▶ Aim of the exercise: Pull out every line below containing the word "fcout".

(Dataset entries)
'''
==> /design/flow/design.v <==
module mux2x1 (input [31:0]a, input [31:0]b, input sel, output reg [31:0]z );
      always @ (sel or a or b)
      begin: mux
            case(sel)
            1'b0: z = a;
            1'b1: z = b;
            endcase
      end
endmodule  
module mux4x1 (input [31:0]a, input [31:0]b, input [31:0]c, input [31:0]d, input [1:0]sel, output reg [31:0]y);
      always @ ( sel or a or b or c or d ) begin
            begin: mux4x1
                  case(sel)
                  2'b00: y = a;
                  2'b01: y = b;
                  2'b10: y = c;
                  2'b11: y = d;
                  endcase
            end
      end
endmodule
## flow/design.v

```verilog
module full_adder_1b ( a ,b ,c ,sum ,carry );
output sum ;
output carry ;
input a ;
input b ;
input c ;
assign sum = a ^ b ^ c;
assign carry = (a&b) | (b&c) | (c&a);
endmodule
module carrysaveadder_15_15_15_15_16(
input [14:0] in1,
input [14:0] in2,
inout [14:0] in3,
output [14:0] o1,  
output [15:0] o2  
);
  full_adder_1b f1 ( in1[0] ,in2[0] ,in3[0] ,o1[0] ,o2[1] );
  full_adder_1b f2 ( in1[1] ,in2[1] ,in3[1] ,o1[1] ,o2[2] );
  full_adder_1b f3 ( in1[2] ,in2[2] ,in3[2] ,o1[2] ,o2[3] );
  full_adder_1b f4 ( in1[3] ,in2[3] ,in3[3] ,o1[3] ,o2[4] );
  full_adder_1b f5 ( in1[4] ,in2[4] ,in3[4] ,o1[4] ,o2[5] );
  full_adder_1b f6 ( in1[5] ,in2[5] ,in3[5] ,o1[5] ,o2[6] );
  full_adder_1b f7 ( in1[6] ,in2[6] ,in3[6] ,o1[6] ,o2[7] );
  full_adder_1b f8 ( in1[7] ,in2[7] ,in3[7] ,o1[7] ,o2[8] );
  full_adder_1b f9 ( in1[8] ,in2[8] ,in3[8] ,o1[8] ,o2[9] );
  full_adder_1b f10 ( in1[9] ,in2[9] ,in3[9] ,o1[9] ,o2[10] );
  full_adder_1b f11 ( in1[10] ,in2[10] ,in3[10] ,o1[10] ,o2[11] );
  full_adder_1b f12 ( in1[11] ,in2[11] ,in3[11] ,o1[11] ,o2[12] );
  full_adder_1b f13 ( in1[12] ,in2[12] ,in3[12] ,o1[12] ,o2[13] );
  full_adder_1b f14 ( in1[13] ,in2[13] ,in3[13] ,o1[13] ,o2[14] );
  full_adder_1b f15 ( in1[14] ,in2[14] ,in3[14] ,o1[14] ,o2[15] );
  assign o2[0] = 1'b0;
endmodule
module carrysaveadder_15_13_13_15_15(
input [14:0] in1,
input [12:0] in2,
inout [12:0] in3,
output [14:0] o1,  
output [14:0] o2  
);
    full_adder_1b f1 ( in1[0] ,in2[0] ,in3[0] ,o1[0] ,o2[1] );
    full_adder_1b f2 ( in1[1] ,in2[1] ,in3[1] ,o1[1] ,o2[2] );
    full_adder_1b f3 ( in1[2] ,in2[2] ,in3[2] ,o1[2] ,o2[3] );
    full_adder_1b f4 ( in1[3] ,in2[3] ,in3[3] ,o1[3] ,o2[4] );
    full_adder_1b f5 ( in1[4] ,in2[4] ,in3[4] ,o1[4] ,o2[5] );
    full_adder_1b f6 ( in1[5] ,in2[5] ,in3[5] ,o1[5] ,o2[6] );
    full_adder_1b f7 ( in1[6] ,in2[6] ,in3[6] ,o1[6] ,o2[7] );
    full_adder_1b f8 ( in1[7] ,in2[7] ,in3[7] ,o1[7] ,o2[8] );
    full_adder_1b f9 ( in1[8] ,in2[8] ,in3[8] ,o1[8] ,o2[9] );
    full_adder_1b f10 ( in1[9] ,in2[9] ,in3[9] ,o1[9] ,o2[10] );
    full_adder_1b f11 ( in1[10] ,in2[10] ,in3[10] ,o1[10] ,o2[11] );
    full_adder_1b f12 ( in1[11] ,in2[11] ,in3[11] ,o1[11] ,o2[12] );
    full_adder_1b f13 ( in1[12] ,in2[12] ,in3[12] ,o1[12] ,o2[13] );
    full_adder_1b f14 ( in1[13], 1'b0, 1'b0, o1[13], o2[14]);
    assign o2[0] = 1'b0;
    assign o2[14] = 1'b0;
    assign o1[13] = in1[13];
    assign o1[14] = in1[14];
endmodule
module carrysaveadder_13_14_15_15_15(
input [14:0] in1,
input [13:0] in2,
inout [12:0] in3,
output [14:0] o1,  
output [14:0] o2  
);
    full_adder_1b f1 ( in1[0] ,in2[0] ,in3[0] ,o1[0] ,o2[1] );
    full_adder_1b f2 ( in1[1] ,in2[1] ,in3[1] ,o1[1] ,o2[2] );
    full_adder_1b f3 ( in1[2] ,in2[2] ,in3[2] ,o1[2] ,o2[3] );
    full_adder_1b f4 ( in1[3] ,in2[3] ,in3[3] ,o1[3] ,o2[4] );
    full_adder_1b f5 ( in1[4] ,in2[4] ,in3[4] ,o1[4] ,o2[5] );
    full_adder_1b f6 ( in1[5] ,in2[5] ,in3[5] ,o1[5] ,o2[6] );
    full_adder_1b f7 ( in1[6] ,in2[6] ,in3[6] ,o1[6] ,o2[7] );
    full_adder_1b f8 ( in1[7] ,in2[7] ,in3[7] ,o1[7] ,o2[8] );
    full_adder_1b f9 ( in1[8] ,in2[8] ,in3[8] ,o1[8] ,o2[9] );
    full_adder_1b f10 ( in1[9] ,in2[9] ,in3[9] ,o1[9] ,o2[10] );
    full_adder_1b f11 ( in1[10] ,in2[10] ,in3[10] ,o1[10] ,o2[11] );
    full_adder_1b f12 ( in1[11] ,in2[11] ,in3[11] ,o1[11] ,o2[12] );
    full_adder_1b f13 ( in1[12] ,in2[12] ,in3[12] ,o1[12] ,o2[13] );
    full_adder_1b f14 ( in1[13] ,in2[13] ,1'b0 ,o1[13] ,o2[14] );
    assign o1[14] = in1[14];
    assign o2[0] = 1'b0;
endmodule
module carrysaveadder_10_10_13_13_13(
input [12:0] in1,
input [9:0] in2,
inout [9:0] in3,
output [12:0] o1,  
output [12:0] o2  
);
    full_adder_1b f1 ( in1[0] ,in2[0] ,in3[0] ,o1[0] ,o2[1] );
    full_adder_1b f2 ( in1[1] ,in2[1] ,in3[1] ,o1[1] ,o2[2] );
    full_adder_1b f3 ( in1[2] ,in2[2] ,in3[2] ,o1[2] ,o2[3] );
    full_adder_1b f4 ( in1[3] ,in2[3] ,in3[3] ,o1[3] ,o2[4] );
    full_adder_1b f5 ( in1[4] ,in2[4] ,in3[4] ,o1[4] ,o2[5] );
    full_adder_1b f6 ( in1[5] ,in2[5] ,in3[5] ,o1[5] ,o2[6] );
    full_adder_1b f7 ( in1[6] ,in2[6] ,in3[6] ,o1[6] ,o2[7] );
    full_adder_1b f8 ( in1[7] ,in2[7] ,in3[7] ,o1[7] ,o2[8] );
    full_adder_1b f9 ( in1[8] ,in2[8] ,in3[8] ,o1[8] ,o2[9] );
    full_adder_1b f10 ( in1[9] ,in2[9] ,in3[9] ,o1[9] ,o2[10] );
    assign o1[10] = in1[10];
    assign o1[11] = in1[11];
    assign o1[12] = in1[12] ;
    assign o2[0] = 1'b0;
    assign o2[11] = 1'b0;
    assign o2[12] = 1'b0;
endmodule
module carrysaveadder_11_12_13_13_13(
input [12:0] in1,
input [11:0] in2,
inout [10:0] in3,
output [12:0] o1,  
output [12:0] o2  
);
    full_adder_1b f1 ( in1[0] ,in2[0] ,in3[0] ,o1[0] ,o2[1] );
    full_adder_1b f2 ( in1[1] ,in2[1] ,in3[1] ,o1[1] ,o2[2] );
    full_adder_1b f3 ( in1[2] ,in2[2] ,in3[2] ,o1[2] ,o2[3] );
    full_adder_1b f4 ( in1[3] ,in2[3] ,in3[3] ,o1[3] ,o2[4] );
    full_adder_1b f5 ( in1[4] ,in2[4] ,in3[4] ,o1[4] ,o2[5] );
    full_adder_1b f6 ( in1[5] ,in2[5] ,in3[5] ,o1[5] ,o2[6] );
    full_adder_1b f7 ( in1[6] ,in2[6] ,in3[6] ,o1[6] ,o2[7] );
    full_adder_1b f8 ( in1[7] ,in2[7] ,in3[7] ,o1[7] ,o2[8] );
    full_adder_1b f9 ( in1[8] ,in2[8] ,in3[8] ,o1[8] ,o2[9] );
    full_adder_1b f10 ( in1[9] ,in2[9] ,in3[9] ,o1[9] ,o2[10] );
    full_adder_1b f11 ( in1[10] ,in2[10] ,in3[10] ,o1[10] ,o2[11] );
    full_adder_1b f12 ( in1[11] ,in2[11] ,1'b0 ,o1[11] ,o2[12] );
    assign o1[12] = in1[12];
    assign o2[0] = 1'b0;
endmodule
module carrysaveadder_8_9_10_10_10(
input [9:0] in1,
input [8:0] in2,
inout [7:0] in3,
output [9:0] o1,  
output [9:0] o2  
);
    full_adder_1b f1 ( in1[0] ,in2[0] ,in3[0] ,o1[0] ,o2[1] );
    full_adder_1b f2 ( in1[1] ,in2[1] ,in3[1] ,o1[1] ,o2[2] );
    full_adder_1b f3 ( in1[2] ,in2[2] ,in3[2] ,o1[2] ,o2[3] );
    full_adder_1b f4 ( in1[3] ,in2[3] ,in3[3] ,o1[3] ,o2[4] );
    full_adder_1b f5 ( in1[4] ,in2[4] ,in3[4] ,o1[4] ,o2[5] );
    full_adder_1b f6 ( in1[5] ,in2[5] ,in3[5] ,o1[5] ,o2[6] );
    full_adder_1b f7 ( in1[6] ,in2[6] ,in3[6] ,o1[6] ,o2[7] );
    full_adder_1b f8 ( in1[7] ,in2[7] ,in3[7] ,o1[7] ,o2[8] );
    full_adder_1b f9 ( in1[8] ,in2[8],  1'b0, o1[8], o2[9] );
    assign o1[9] = in1[9];
    assign o2[0] = 1'b0;
endmodule
module partialproduct(
  input [7:0] in1,
  input in2,
  output [15:0] out);
  assign out[0] = in1[0] && in2;
  assign out[1] = in1[1] && in2;
  assign out[2] = in1[2] && in2;
  assign out[3] = in1[3] && in2;
  assign out[4] = in1[4] && in2;
  assign out[5] = in1[5] && in2;
  assign out[6] = in1[6] && in2;
  assign out[7] = in1[7] && in2;
endmodule
module eight_x_eight_mul(
  input [7:0] a,
  input [7:0] b,
  output [15:0] c
  );
 	wire [7:0] p0;
	wire [8:0] p1;
	wire [9:0] p2;
	wire [10:0] p3;
	wire [11:0] p4;
	wire [12:0] p5;
	wire [13:0] p6;
	wire [14:0] p7;
	wire [9:0] c1;
	wire [9:0] s1;
	wire [12:0] c2;
	wire [12:0] s2;
	wire [12:0] c3;
	wire [12:0] s3;
	wire [14:0] c4;
	wire [14:0] s4;
	wire [14:0] c5;
	wire [14:0] s5;
	wire [15:0] c6;
	wire [14:0] s6;
        wire fcout;
    and a00 (p0[0], a[0], b[0]);
    and a01 (p0[1], a[1], b[0]);
    and a02 (p0[2], a[2], b[0]);
    and a03 (p0[3], a[3], b[0]);
    and a04 (p0[4], a[4], b[0]);
    and a05 (p0[5], a[5], b[0]);
    and a06 (p0[6], a[6], b[0]);
    and a07 (p0[7], a[7], b[0]);
    and a10 (p1[1], a[0], b[1]);
    and a11 (p1[2], a[1], b[1]);
    and a12 (p1[3], a[2], b[1]);
    and a13 (p1[4], a[3], b[1]);
    and a14 (p1[5], a[4], b[1]);
    and a15 (p1[6], a[5], b[1]);
    and a16 (p1[7], a[6], b[1]);
    and a17 (p1[8], a[7], b[1]);
    and a18 (p1[0], 1'b0, b[1]);
    and a20 (p2[2], a[0], b[2]);
    and a21 (p2[3], a[1], b[2]);
    and a22 (p2[4], a[2], b[2]);
    and a23 (p2[5], a[3], b[2]);
    and a24 (p2[6], a[4], b[2]);
    and a25 (p2[7], a[5], b[2]);
    and a26 (p2[8], a[6], b[2]);
    and a27 (p2[9], a[7], b[2]);
    and a28 (p2[1], 1'b0, b[2]);
    and a29 (p2[0], 1'b0, b[2]);
    and a30 (p3[3], a[0], b[3]);
    and a31 (p3[4], a[1], b[3]);
    and a32 (p3[5], a[2], b[3]);
    and a33 (p3[6], a[3], b[3]);
    and a34 (p3[7], a[4], b[3]);
    and a35 (p3[8], a[5], b[3]);
    and a36 (p3[9], a[6], b[3]);
    and a37 (p3[10], a[7], b[3]);
    and a38 (p3[2], 1'b0, b[3]);
    and a39 (p3[1], 1'b0, b[3]);
    and a310 (p3[0], 1'b0, b[3]);
    and a40 (p4[4], a[0], b[4]);
    and a41 (p4[5], a[1], b[4]);
    and a42 (p4[6], a[2], b[4]);
    and a43 (p4[7], a[3], b[4]);
    and a44 (p4[8], a[4], b[4]);
    and a45 (p4[9], a[5], b[4]);
    and a46 (p4[10], a[6], b[4]);
    and a47 (p4[11], a[7], b[4]);
    and a48 (p4[3], 1'b0, b[4]);
    and a49 (p4[2], 1'b0, b[4]);
    and a410 (p4[1], 1'b0, b[4]);
    and a411 (p4[0], 1'b0, b[4]);
    and a50 (p5[5], a[0], b[5]);
    and a51 (p5[6], a[1], b[5]);
    and a52 (p5[7], a[2], b[5]);
    and a53 (p5[8], a[3], b[5]);
    and a54 (p5[9], a[4], b[5]);
    and a55 (p5[10], a[5], b[5]);
    and a56 (p5[11], a[6], b[5]);
    and a57 (p5[12], a[7], b[5]);
    and a58 (p5[4], 1'b0, b[5]);
    and a59 (p5[3], 1'b0, b[5]);
    and a510 (p5[2], 1'b0, b[5]);
    and a511 (p5[1], 1'b0, b[5]);
    and a512 (p5[0], 1'b0, b[5]);
    and a60 (p6[6], a[0], b[6]);
    and a61 (p6[7], a[1], b[6]);
    and a62 (p6[8], a[2], b[6]);
    and a63 (p6[9], a[3], b[6]);
    and a64 (p6[10], a[4], b[6]);
    and a65 (p6[11], a[5], b[6]);
    and a66 (p6[12], a[6], b[6]);
    and a67 (p6[13], a[7], b[6]);
    and a68 (p6[5], 1'b0, b[6]);
    and a69 (p6[4], 1'b0, b[6]);
    and a610 (p6[3], 1'b0, b[6]);
    and a611 (p6[2], 1'b0, b[6]);
    and a612 (p6[1], 1'b0, b[6]);
    and a615 (p6[0], 1'b0, b[6]);
    and a70 (p7[7], a[0], b[7]);
    and a71 (p7[8], a[1], b[7]);
    and a72 (p7[9], a[2], b[7]);
    and a73 (p7[10], a[3], b[7]);
    and a74 (p7[11], a[4], b[7]);
    and a75 (p7[12], a[5], b[7]);
    and a76 (p7[13], a[6], b[7]);
    and a77 (p7[14], a[7], b[7]);
    and a79 (p7[6], 1'b0, b[7]);
    and a710 (p7[5], 1'b0, b[7]);
    and a711 (p7[4], 1'b0, b[7]);
    and a712 (p7[3], 1'b0, b[7]);
    and a713 (p7[2], 1'b0, b[7]);
    and a714 (p7[1], 1'b0, b[7]);
    and a715 (p7[0], 1'b0, b[7]);
    carrysaveadder_8_9_10_10_10 csa1 (p2, p1, p0, s1, c1);
    carrysaveadder_11_12_13_13_13 csa2 (p5, p4, p3, s2, c2);
    carrysaveadder_10_10_13_13_13 csa3 (s2, c1, s1, s3, c3);
    carrysaveadder_13_14_15_15_15 csa4 (p7, p6, c2, s4, c4);
    carrysaveadder_15_13_13_15_15 csa5 (s4, c3, s3, s5, c5);
    carrysaveadder_15_15_15_15_16 csa6 (c5, s5, c4, s6, c6);
    carry_select_adder_16b cseladder ({1'b0,s6}, c6, 1'b0, fcout, c);
	assign c[15] = fcout;
endmodule
module testcsa;
	reg [7:0] A;
	reg [7:0] B;
	wire [15:0] Sum;
	eight_x_eight_mul mul (A, B, Sum);
initial begin
    #10 A = 0; B = 0;
    #10 A=22;B=22;
    #10 A=21;B=20;
    #10 A=10;B=15;
  end
endmodule
```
'''
▶ Answer space:
        wire fcout;
    carry_select_adder_16b cseladder ({1'b0,s6}, c6, 1'b0, fcout, c);
	assign c[15] = fcout;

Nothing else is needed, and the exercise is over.